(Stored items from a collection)
——

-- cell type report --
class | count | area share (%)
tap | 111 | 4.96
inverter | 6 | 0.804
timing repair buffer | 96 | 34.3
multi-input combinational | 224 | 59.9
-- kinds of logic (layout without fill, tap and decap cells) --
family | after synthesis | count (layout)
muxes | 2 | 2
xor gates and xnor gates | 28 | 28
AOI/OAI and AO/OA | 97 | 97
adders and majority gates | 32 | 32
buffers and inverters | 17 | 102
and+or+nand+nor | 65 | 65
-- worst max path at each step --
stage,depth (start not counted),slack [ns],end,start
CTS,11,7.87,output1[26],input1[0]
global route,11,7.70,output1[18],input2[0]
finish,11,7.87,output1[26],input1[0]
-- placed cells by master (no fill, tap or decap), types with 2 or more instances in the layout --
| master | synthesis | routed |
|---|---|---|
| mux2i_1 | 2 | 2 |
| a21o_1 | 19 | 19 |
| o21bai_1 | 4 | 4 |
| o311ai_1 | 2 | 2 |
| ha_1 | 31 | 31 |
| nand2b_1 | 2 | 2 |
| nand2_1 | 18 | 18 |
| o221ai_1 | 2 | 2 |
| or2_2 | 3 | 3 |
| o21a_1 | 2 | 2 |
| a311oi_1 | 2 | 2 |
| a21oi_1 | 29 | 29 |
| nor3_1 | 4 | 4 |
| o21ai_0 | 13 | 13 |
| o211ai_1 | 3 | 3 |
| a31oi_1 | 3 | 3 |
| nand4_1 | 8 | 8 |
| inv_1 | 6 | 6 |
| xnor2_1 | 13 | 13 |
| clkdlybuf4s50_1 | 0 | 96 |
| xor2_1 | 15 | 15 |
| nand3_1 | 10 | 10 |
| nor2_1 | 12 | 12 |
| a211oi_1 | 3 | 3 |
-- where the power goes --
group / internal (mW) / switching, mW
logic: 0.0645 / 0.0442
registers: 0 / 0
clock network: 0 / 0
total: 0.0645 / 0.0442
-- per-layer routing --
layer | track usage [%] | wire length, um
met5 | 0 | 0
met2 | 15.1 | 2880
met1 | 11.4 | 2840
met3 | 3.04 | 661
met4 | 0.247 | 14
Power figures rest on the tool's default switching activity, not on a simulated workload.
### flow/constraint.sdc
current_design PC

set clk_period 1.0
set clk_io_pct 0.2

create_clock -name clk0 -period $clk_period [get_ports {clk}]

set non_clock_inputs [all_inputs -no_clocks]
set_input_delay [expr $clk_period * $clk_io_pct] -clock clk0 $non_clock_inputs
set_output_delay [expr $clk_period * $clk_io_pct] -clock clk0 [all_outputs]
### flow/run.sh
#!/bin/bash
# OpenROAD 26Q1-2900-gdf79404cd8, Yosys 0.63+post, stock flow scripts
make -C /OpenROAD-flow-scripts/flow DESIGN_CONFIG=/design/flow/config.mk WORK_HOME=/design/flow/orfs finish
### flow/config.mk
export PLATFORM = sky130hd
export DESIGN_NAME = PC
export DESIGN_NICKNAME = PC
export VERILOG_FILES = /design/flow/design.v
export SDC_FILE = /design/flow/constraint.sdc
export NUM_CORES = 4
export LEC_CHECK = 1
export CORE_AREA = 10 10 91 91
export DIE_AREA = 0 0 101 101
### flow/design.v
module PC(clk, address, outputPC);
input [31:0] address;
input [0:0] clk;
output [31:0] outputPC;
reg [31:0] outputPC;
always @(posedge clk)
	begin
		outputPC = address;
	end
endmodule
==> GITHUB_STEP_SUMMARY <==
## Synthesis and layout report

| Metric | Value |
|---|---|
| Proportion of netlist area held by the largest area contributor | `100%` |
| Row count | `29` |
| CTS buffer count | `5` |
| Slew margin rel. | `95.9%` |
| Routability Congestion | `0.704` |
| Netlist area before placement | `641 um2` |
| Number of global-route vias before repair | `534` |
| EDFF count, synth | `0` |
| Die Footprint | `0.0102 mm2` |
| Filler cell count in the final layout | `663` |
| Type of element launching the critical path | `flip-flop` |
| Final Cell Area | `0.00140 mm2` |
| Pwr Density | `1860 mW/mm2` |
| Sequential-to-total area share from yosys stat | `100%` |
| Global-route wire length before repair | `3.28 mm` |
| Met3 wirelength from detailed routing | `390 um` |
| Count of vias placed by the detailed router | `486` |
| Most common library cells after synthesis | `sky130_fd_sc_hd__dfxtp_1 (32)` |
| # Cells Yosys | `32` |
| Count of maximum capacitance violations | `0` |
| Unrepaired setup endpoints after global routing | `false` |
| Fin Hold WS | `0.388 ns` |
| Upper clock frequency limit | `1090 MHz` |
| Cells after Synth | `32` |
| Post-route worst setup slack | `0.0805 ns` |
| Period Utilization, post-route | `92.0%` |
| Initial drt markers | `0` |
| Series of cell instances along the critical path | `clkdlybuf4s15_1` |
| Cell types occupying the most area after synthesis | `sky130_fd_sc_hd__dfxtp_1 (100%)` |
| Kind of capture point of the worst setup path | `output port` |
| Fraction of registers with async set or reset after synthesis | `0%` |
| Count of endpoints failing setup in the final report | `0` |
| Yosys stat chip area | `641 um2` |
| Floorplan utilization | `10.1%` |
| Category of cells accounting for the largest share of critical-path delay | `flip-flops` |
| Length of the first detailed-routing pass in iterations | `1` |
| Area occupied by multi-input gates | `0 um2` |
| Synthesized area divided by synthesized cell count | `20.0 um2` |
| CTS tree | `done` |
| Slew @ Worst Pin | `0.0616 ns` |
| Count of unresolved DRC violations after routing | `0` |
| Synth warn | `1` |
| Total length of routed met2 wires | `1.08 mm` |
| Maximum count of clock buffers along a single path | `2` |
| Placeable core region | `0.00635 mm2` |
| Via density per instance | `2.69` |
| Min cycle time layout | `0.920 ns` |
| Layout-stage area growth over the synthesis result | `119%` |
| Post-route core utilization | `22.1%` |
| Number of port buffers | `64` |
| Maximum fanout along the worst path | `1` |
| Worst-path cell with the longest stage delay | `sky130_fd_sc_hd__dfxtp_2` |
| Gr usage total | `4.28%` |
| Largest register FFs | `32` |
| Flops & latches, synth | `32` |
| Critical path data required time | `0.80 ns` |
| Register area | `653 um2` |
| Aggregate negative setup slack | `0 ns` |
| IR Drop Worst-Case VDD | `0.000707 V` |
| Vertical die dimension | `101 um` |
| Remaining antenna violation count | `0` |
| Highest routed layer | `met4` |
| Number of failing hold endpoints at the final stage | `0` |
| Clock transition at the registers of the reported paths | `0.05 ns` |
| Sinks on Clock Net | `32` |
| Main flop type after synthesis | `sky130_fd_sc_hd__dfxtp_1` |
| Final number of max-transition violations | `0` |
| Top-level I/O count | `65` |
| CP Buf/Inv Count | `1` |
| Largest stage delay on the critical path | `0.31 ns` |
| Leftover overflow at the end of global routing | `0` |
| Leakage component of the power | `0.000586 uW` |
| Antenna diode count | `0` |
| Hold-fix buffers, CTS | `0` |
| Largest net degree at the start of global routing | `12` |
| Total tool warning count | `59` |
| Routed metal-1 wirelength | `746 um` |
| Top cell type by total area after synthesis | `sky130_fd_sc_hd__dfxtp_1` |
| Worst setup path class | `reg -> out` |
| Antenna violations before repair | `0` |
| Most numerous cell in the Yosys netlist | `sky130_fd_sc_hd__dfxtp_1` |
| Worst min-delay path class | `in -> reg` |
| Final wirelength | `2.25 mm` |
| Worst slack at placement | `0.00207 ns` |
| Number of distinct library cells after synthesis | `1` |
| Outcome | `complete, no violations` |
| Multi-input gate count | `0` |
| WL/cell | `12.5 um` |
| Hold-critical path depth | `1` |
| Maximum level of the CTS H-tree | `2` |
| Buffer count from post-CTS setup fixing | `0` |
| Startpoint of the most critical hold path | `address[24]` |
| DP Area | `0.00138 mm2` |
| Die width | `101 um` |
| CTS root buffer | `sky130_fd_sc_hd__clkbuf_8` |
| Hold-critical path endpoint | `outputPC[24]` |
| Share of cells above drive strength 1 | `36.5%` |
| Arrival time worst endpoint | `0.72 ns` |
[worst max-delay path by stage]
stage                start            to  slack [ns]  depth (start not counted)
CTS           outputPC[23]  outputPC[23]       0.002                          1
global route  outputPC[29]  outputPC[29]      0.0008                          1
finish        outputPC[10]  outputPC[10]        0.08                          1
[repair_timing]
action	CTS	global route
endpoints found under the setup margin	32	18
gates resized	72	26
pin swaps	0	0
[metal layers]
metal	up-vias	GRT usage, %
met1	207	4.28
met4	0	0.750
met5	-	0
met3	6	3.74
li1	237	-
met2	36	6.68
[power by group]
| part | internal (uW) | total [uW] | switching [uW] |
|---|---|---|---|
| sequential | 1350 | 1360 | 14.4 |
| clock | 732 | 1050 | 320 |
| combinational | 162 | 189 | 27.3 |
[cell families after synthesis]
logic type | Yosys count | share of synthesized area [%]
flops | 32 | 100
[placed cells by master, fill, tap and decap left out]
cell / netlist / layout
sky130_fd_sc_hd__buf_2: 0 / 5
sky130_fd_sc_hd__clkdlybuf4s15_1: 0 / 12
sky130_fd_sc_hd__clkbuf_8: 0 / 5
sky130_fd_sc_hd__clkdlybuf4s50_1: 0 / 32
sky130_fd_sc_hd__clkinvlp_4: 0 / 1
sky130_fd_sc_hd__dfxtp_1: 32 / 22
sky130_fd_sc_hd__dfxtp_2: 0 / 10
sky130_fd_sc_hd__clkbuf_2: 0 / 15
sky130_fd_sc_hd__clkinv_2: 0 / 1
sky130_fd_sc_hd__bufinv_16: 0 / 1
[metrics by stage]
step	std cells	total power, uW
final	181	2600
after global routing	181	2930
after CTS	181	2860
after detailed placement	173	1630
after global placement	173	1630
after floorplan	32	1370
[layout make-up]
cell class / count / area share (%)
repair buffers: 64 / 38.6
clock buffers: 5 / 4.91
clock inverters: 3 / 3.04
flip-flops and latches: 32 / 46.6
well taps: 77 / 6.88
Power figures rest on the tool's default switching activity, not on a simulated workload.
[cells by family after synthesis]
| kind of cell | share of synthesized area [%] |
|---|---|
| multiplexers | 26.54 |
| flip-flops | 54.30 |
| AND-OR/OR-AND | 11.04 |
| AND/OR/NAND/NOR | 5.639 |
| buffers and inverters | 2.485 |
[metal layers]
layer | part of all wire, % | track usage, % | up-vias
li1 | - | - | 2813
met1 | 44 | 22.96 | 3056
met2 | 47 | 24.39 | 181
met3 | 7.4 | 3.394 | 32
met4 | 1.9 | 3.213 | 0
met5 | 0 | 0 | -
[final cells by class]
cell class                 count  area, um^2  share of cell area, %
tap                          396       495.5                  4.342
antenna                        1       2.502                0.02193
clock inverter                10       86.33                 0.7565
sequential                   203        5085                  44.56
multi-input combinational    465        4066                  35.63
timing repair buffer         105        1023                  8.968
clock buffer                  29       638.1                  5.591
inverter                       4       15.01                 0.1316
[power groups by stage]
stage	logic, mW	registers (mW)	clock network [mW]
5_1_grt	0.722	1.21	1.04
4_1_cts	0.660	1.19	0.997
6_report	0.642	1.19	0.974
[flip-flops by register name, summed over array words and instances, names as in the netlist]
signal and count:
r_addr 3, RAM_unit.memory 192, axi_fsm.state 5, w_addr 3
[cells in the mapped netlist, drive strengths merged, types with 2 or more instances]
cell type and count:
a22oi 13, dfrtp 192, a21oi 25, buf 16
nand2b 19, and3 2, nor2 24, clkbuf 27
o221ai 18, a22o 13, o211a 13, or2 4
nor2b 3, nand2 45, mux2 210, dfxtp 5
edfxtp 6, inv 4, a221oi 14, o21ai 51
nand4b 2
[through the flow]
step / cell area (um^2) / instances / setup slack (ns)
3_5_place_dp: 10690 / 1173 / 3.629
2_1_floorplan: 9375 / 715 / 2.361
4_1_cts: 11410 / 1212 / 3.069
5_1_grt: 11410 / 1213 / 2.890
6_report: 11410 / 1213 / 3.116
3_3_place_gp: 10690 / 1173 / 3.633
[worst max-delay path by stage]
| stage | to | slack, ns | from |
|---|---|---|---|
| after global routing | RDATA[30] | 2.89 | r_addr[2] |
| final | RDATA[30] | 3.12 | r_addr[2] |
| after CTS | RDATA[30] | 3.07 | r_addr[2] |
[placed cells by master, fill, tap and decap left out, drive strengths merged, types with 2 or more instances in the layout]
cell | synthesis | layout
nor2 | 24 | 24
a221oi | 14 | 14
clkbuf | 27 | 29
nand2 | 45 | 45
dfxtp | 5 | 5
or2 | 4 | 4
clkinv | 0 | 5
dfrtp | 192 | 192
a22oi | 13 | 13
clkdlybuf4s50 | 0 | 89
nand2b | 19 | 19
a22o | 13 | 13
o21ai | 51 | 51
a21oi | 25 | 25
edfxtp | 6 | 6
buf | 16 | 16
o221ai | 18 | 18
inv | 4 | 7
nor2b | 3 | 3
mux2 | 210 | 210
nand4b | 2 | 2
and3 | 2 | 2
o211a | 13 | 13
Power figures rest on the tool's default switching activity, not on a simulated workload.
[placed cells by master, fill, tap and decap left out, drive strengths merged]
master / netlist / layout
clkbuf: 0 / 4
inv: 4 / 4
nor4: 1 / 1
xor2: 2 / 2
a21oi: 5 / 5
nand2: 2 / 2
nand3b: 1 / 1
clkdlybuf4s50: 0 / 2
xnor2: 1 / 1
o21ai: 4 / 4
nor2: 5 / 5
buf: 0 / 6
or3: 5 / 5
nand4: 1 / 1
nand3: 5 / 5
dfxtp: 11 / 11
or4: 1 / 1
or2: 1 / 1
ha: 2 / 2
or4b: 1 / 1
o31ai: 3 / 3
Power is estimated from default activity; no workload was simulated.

——

Assignment:
Taking the records above, retype every line from the one with "a221oi | 14 | 14" down to the one with "o211a | 13 | 13", exactly and with nothing else.

Response area:
a221oi | 14 | 14
clkbuf | 27 | 29
nand2 | 45 | 45
dfxtp | 5 | 5
or2 | 4 | 4
clkinv | 0 | 5
dfrtp | 192 | 192
a22oi | 13 | 13
clkdlybuf4s50 | 0 | 89
nand2b | 19 | 19
a22o | 13 | 13
o21ai | 51 | 51
a21oi | 25 | 25
edfxtp | 6 | 6
buf | 16 | 16
o221ai | 18 | 18
inv | 4 | 7
nor2b | 3 | 3
mux2 | 210 | 210
nand4b | 2 | 2
and3 | 2 | 2
o211a | 13 | 13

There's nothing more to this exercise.